The onl.y code I found was P0138 o2 sensor circuit high voltage, Bank1 sensor 2 , p2270 O2 sensor signial stuck lean,Bank 1 Sensor 2. Those are the codes
OK, so if the engine just cranks, it sounds like you have a fuel issue. Start by checking the fuel pump fuse, if it is good, turn the key to run, but not start and you should be able to hear the fuel pump prime itself - it will make a "hum" sound for about 2 seconds. If you can't hear it, have a buddy put his ear up to the fuel filer neck w/ the cap off and do it again, and if you still can't hear the fuel pump prime, then you either have a bad fuel pump or an electrical issue in the fuel pump circuit. If that is the case, let me know, and I can explain how to test the fuel pump circuit.
When I pulled the plugs they were wet with fuel. If they were not wet I would agree. Tell me further why you think it is the fuel pump? did I miss something here?
Okay, that makes sense. My first thought was crank position sensor. I will not be able to verify the fuel pump issue until tonight. Will confirm and let you know if I need further help.Thanks
No code until I actually unplugged the sensor then got a code. I will have new one tonight as I ordered it yesterday. will let you know the results. I am clicking on the rating now so you get paid. If I need further assistance I will contact you again tomorrow. thanks for the help.
Still didn't start last night will be working on it again tonight. Have several things along getting a gage to check fuel line pressure. Pump runs and at key on then stops as pressure is built up.
Just an update. My son are working on this car so some of my answers take longer to reply to. WE found the nut on the end of the intake cam shaft loose and upon further inspection found the cam not turning when turning over by hand. It appears the key broke. Not sure why and when cranking the engine there was no mechanical noise so I don't think the valves are damaged or the pistons. Will know better when we put in a new key. Was there a TSB about this?
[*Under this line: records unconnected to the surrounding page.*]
===== src/hw/rtl/ple_pkg.sv =====
// ----------------------------------------------------------------------------
// ple_pkg: shared types and codes for the positional list engine
// Beat layouts, command and status codes, and the control and status
// structs that join the controller to the datapath.
// ----------------------------------------------------------------------------
package ple_pkg;

  // Field widths fixed by the beat layouts.
  localparam int CMD_W = 4;
  localparam int POS_W = 7;
  localparam int VAL_W = 32;
  localparam int ST_W  = 2;

  // Command codes carried in the command field.
  localparam logic [CMD_W-1:0] CMD_INS_FRONT = 4'd0;
  localparam logic [CMD_W-1:0] CMD_INS_POS   = 4'd1;
  localparam logic [CMD_W-1:0] CMD_INS_END   = 4'd2;
  localparam logic [CMD_W-1:0] CMD_DEL_FRONT = 4'd3;
  localparam logic [CMD_W-1:0] CMD_DEL_POS   = 4'd4;
  localparam logic [CMD_W-1:0] CMD_DEL_END   = 4'd5;
  localparam logic [CMD_W-1:0] CMD_WALK      = 4'd6;
  localparam logic [CMD_W-1:0] CMD_SEARCH    = 4'd7;
  localparam logic [CMD_W-1:0] CMD_CLEAR     = 4'd8;

  // Result status codes.
  localparam logic [ST_W-1:0] ST_OK       = 2'd0;
  localparam logic [ST_W-1:0] ST_EMPTY    = 2'd1;
  localparam logic [ST_W-1:0] ST_NOTFOUND = 2'd2;
  localparam logic [ST_W-1:0] ST_FULL     = 2'd3;

  // Input beat.
  typedef struct packed {
    logic [CMD_W-1:0]        command;
    logic [POS_W-1:0]        position;
    logic signed [VAL_W-1:0] value;
  } in_item_t;

  // Result beat.
  typedef struct packed {
    logic [ST_W-1:0]         status;
    logic signed [VAL_W-1:0] value_out;
    logic [POS_W-1:0]        position_out;
    logic                    last;
  } out_item_t;

  // Scan pointer update.
  typedef enum logic [2:0] {
    SRC_HOLD,
    SRC_ZERO,
    SRC_CNT_M1,
    SRC_NEWTGT,
    SRC_INC,
    SRC_DEC
  } src_op_t;

  // Target index source.
  typedef enum logic [1:0] {
    TGT_ZERO,
    TGT_POS,
    TGT_CNT,
    TGT_CNT_M1
  } tgt_sel_t;

  // Memory write source.
  typedef enum logic [1:0] {
    WR_NONE,
    WR_UP,
    WR_DOWN,
    WR_VALUE
  } wr_op_t;

  // Entry count update.
  typedef enum logic [1:0] {
    CNT_HOLD,
    CNT_INC,
    CNT_DEC,
    CNT_CLR
  } cnt_op_t;

  // Result value source.
  typedef enum logic [1:0] {
    VAL_ZERO,
    VAL_IN,
    VAL_RD,
    VAL_REM
  } val_sel_t;

  // Result position source.
  typedef enum logic [1:0] {
    POS_ZERO,
    POS_TGT,
    POS_PIPE
  } pos_sel_t;

  // Commands from the controller to the datapath.
  typedef struct packed {
    logic            latch_in;
    logic            tgt_ld;
    tgt_sel_t        tgt_sel;
    src_op_t         src_op;
    logic            rd_en;
    wr_op_t          wr_op;
    cnt_op_t         cnt_op;
    logic            rem_ld;
    logic            out_ld;
    logic [ST_W-1:0] out_status;
    val_sel_t        out_val;
    pos_sel_t        out_pos;
    logic            out_last;
  } ctl_cmd_t;

  // Status from the datapath to the controller.
  typedef struct packed {
    logic [CMD_W-1:0] command;
    logic             full;
    logic             empty;
    logic             ins_pos_ok;
    logic             del_pos_ok;
    logic             tgt_at_cnt;
    logic             src_at_tgt;
    logic             src_at_last;
    logic             pipe_at_last;
    logic             match;
    logic             out_free;
  } dp_stat_t;

endpackage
Here is what we found. The cap nut that holds the gear to the shoulder on the intake cam shaft has loosened about 2 turns. (hand turnable) This was enough to allow an alternative path for the oil that runs through the cam shaft to lubricate bearings 2,3,5 to starve and self destruct. bearings 1 where the oil comes in is okay and 5 is okay. There is transfer of bearing material to the cam but I think we can emery the aluminum off. The bearing blocks are not available from Honda or anyone for that matter. We were told by the dealer that the only avenue here is a new head with all the valves and rockers included. On the cap nut on the intake camshaft it appears that it was not torqued properly when the engine was built as there is no markings indicating that it has been tampered with. At this point we are contacting Honda USA to see what they can do. There are some other cases of this happening in Honda S2000's only. This cam shaft turns in a counter clockwise rotation so every time the engine started the inertia of the gear turning the cam was in the direction to loosen the cap. (bad design) That is why I asked about TSB's.. Everything else in the engine is clean. The timing gears, chain tensioner etc. are all good the exhaust cam shows no wear to speak of and it rotates clockwise so the nut never sees that inertia force. If you know of any avenues for us to follow for please advise. Thanks
That is a bummer for sure. I did find some contacts for Honda USA:
toll-free number: 1-800-999-1009
Fax (310) 783-3023 (24 Hours)
American Honda Motor Co., Inc.Honda Automobile Customer Service1919 Torrance BoulevardMail Stop: 500 - 2N - 7ATorrance, CA 90501-2746
- If Honda, does not want to assist, you could remove the head and send it out to a machine shop and have it rebuilt vs. getting it replaced. Personally, I would prefer this option for cost savings vs. replacing the assembly, AND you can throw in some performance parts into the mix if so desired.